• _ACTIVITY_:
When you reach the line that contains "wire c71 = h72 ? pp32 : pp25;" in the data below, start reproducing lines exactly, and stop after the line that contains "wire [7:0] rx".

[Stored data]
========
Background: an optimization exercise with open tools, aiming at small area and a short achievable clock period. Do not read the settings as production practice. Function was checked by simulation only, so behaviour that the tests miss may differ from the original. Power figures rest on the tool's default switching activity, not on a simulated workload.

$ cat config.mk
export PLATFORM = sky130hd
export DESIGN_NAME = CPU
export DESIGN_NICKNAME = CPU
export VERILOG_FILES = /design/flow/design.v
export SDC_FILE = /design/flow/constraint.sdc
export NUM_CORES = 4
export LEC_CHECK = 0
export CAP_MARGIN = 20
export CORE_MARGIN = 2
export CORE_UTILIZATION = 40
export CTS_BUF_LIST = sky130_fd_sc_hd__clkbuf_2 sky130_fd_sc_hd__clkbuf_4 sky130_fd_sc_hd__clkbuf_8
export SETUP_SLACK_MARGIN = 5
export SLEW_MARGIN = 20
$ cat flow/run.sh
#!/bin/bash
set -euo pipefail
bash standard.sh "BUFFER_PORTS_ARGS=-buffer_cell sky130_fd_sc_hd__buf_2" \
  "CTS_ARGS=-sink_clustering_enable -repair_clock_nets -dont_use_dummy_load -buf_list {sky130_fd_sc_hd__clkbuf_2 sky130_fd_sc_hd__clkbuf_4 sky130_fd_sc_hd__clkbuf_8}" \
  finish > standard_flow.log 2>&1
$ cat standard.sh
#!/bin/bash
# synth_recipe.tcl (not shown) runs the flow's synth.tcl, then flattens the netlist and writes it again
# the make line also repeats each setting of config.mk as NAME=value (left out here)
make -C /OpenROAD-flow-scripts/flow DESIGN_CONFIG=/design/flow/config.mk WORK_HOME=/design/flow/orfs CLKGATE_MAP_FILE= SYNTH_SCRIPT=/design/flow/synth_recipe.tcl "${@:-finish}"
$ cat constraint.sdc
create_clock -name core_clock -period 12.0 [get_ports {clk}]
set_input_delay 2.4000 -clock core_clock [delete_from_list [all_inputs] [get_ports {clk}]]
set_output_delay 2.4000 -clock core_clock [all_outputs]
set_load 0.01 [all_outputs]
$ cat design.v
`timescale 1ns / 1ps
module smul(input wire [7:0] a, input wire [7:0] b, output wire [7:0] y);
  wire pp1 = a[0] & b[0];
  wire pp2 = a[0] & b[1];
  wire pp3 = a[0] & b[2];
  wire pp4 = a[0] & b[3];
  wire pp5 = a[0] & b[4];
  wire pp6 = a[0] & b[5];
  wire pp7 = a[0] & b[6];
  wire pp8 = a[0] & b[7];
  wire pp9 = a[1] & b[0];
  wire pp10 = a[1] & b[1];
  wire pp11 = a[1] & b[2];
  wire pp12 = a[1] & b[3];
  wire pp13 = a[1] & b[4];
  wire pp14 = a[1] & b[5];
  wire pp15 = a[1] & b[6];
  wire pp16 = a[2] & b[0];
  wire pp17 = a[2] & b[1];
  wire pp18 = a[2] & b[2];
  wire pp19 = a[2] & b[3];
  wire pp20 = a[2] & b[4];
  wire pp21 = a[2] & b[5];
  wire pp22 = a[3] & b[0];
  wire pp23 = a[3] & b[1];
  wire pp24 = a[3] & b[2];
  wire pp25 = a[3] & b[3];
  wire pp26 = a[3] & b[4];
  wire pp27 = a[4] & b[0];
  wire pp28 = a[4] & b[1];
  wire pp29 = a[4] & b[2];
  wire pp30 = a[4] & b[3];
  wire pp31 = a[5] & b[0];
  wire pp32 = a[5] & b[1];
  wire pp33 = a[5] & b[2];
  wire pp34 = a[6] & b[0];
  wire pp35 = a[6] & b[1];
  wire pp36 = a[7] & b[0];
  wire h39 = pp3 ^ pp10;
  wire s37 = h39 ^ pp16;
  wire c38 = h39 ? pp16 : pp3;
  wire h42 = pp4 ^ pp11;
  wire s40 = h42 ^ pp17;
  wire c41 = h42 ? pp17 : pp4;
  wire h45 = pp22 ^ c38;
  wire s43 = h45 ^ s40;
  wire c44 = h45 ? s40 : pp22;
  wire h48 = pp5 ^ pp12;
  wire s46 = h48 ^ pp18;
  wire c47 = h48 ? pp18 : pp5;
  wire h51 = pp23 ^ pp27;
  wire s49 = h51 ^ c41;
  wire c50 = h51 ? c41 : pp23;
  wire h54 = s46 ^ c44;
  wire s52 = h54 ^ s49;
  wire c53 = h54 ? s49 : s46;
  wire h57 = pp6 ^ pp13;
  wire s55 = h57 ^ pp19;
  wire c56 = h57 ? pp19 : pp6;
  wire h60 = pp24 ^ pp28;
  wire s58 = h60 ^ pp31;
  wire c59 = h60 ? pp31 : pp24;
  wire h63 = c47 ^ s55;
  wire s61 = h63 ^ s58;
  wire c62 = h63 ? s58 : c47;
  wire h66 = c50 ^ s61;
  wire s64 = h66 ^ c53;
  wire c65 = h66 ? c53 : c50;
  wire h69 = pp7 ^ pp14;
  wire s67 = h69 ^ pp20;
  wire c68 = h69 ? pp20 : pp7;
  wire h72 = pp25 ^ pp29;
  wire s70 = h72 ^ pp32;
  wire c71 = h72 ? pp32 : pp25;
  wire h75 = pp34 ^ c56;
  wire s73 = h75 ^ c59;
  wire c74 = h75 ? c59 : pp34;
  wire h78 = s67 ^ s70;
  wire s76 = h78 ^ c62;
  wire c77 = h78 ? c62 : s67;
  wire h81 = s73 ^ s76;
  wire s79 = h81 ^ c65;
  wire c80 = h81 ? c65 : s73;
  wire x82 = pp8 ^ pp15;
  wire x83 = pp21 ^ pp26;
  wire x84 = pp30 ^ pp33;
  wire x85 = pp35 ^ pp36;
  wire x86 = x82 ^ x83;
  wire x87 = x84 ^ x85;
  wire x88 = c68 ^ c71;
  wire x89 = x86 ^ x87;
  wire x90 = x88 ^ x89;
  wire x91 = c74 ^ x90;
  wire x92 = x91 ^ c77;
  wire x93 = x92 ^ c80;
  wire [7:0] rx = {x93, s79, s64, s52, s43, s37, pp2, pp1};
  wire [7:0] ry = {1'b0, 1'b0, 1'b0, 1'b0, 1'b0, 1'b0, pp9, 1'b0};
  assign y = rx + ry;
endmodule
========
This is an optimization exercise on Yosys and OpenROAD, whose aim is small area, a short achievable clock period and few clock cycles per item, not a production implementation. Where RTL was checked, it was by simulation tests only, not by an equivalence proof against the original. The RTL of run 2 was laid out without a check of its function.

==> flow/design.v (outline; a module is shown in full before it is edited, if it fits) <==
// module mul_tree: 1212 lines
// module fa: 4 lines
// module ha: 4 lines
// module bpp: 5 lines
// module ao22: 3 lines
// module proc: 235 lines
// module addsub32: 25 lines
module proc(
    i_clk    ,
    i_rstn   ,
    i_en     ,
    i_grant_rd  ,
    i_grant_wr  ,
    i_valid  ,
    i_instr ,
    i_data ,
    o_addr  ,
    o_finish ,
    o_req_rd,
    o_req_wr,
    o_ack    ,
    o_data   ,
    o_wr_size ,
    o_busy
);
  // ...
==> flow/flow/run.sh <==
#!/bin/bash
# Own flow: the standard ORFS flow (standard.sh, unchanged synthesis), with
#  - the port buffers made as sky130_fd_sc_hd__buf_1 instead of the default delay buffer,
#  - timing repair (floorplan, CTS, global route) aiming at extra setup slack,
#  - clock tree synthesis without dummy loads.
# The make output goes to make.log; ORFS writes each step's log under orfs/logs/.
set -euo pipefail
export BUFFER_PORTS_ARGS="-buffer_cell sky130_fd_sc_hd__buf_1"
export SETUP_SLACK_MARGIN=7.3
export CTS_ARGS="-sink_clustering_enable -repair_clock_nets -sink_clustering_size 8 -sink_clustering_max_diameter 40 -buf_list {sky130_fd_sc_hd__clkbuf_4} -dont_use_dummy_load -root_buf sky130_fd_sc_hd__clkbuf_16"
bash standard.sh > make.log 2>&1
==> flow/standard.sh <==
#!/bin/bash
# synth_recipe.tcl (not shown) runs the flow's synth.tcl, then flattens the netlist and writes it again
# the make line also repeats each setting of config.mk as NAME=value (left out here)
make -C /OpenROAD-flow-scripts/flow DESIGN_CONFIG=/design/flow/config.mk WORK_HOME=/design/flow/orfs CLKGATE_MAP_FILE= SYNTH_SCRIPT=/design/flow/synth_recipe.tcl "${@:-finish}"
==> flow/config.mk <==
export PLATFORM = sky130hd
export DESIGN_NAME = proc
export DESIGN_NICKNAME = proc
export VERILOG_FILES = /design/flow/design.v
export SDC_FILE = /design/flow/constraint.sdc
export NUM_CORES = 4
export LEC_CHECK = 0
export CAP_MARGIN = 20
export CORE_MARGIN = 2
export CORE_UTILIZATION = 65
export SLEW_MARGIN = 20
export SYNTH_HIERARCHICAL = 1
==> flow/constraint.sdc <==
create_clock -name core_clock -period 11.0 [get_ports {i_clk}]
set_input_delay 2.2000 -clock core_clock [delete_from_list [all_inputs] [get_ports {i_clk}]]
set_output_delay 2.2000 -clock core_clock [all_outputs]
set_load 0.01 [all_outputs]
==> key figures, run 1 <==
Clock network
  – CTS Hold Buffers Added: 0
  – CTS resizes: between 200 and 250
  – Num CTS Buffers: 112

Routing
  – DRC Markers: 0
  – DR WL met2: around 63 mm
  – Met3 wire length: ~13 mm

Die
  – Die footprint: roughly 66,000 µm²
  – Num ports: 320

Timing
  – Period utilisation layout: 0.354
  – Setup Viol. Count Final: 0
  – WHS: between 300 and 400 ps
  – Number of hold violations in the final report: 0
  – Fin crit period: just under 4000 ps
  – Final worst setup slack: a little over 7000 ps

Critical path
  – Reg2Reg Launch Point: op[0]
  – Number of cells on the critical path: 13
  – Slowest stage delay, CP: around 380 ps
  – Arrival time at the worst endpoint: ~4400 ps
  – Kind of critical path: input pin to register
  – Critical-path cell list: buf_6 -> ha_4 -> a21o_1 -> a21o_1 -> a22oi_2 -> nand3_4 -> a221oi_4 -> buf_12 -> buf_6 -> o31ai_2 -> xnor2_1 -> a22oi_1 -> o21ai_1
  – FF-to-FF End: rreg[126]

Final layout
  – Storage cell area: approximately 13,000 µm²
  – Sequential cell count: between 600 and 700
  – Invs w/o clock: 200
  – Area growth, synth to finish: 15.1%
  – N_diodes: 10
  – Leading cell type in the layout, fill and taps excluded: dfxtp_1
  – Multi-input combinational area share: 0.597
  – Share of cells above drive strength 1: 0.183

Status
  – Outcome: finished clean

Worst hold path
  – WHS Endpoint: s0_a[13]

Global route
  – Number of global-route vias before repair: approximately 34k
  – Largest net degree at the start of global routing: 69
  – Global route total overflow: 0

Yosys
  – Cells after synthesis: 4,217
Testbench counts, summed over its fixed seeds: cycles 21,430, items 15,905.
========
• _EXERCISE RESULT_:
  wire c71 = h72 ? pp32 : pp25;
  wire h75 = pp34 ^ c56;
  wire s73 = h75 ^ c59;
  wire c74 = h75 ? c59 : pp34;
  wire h78 = s67 ^ s70;
  wire s76 = h78 ^ c62;
  wire c77 = h78 ? c62 : s67;
  wire h81 = s73 ^ s76;
  wire s79 = h81 ^ c65;
  wire c80 = h81 ? c65 : s73;
  wire x82 = pp8 ^ pp15;
  wire x83 = pp21 ^ pp26;
  wire x84 = pp30 ^ pp33;
  wire x85 = pp35 ^ pp36;
  wire x86 = x82 ^ x83;
  wire x87 = x84 ^ x85;
  wire x88 = c68 ^ c71;
  wire x89 = x86 ^ x87;
  wire x90 = x88 ^ x89;
  wire x91 = c74 ^ x90;
  wire x92 = x91 ^ c77;
  wire x93 = x92 ^ c80;
  wire [7:0] rx = {x93, s79, s64, s52, s43, s37, pp2, pp1};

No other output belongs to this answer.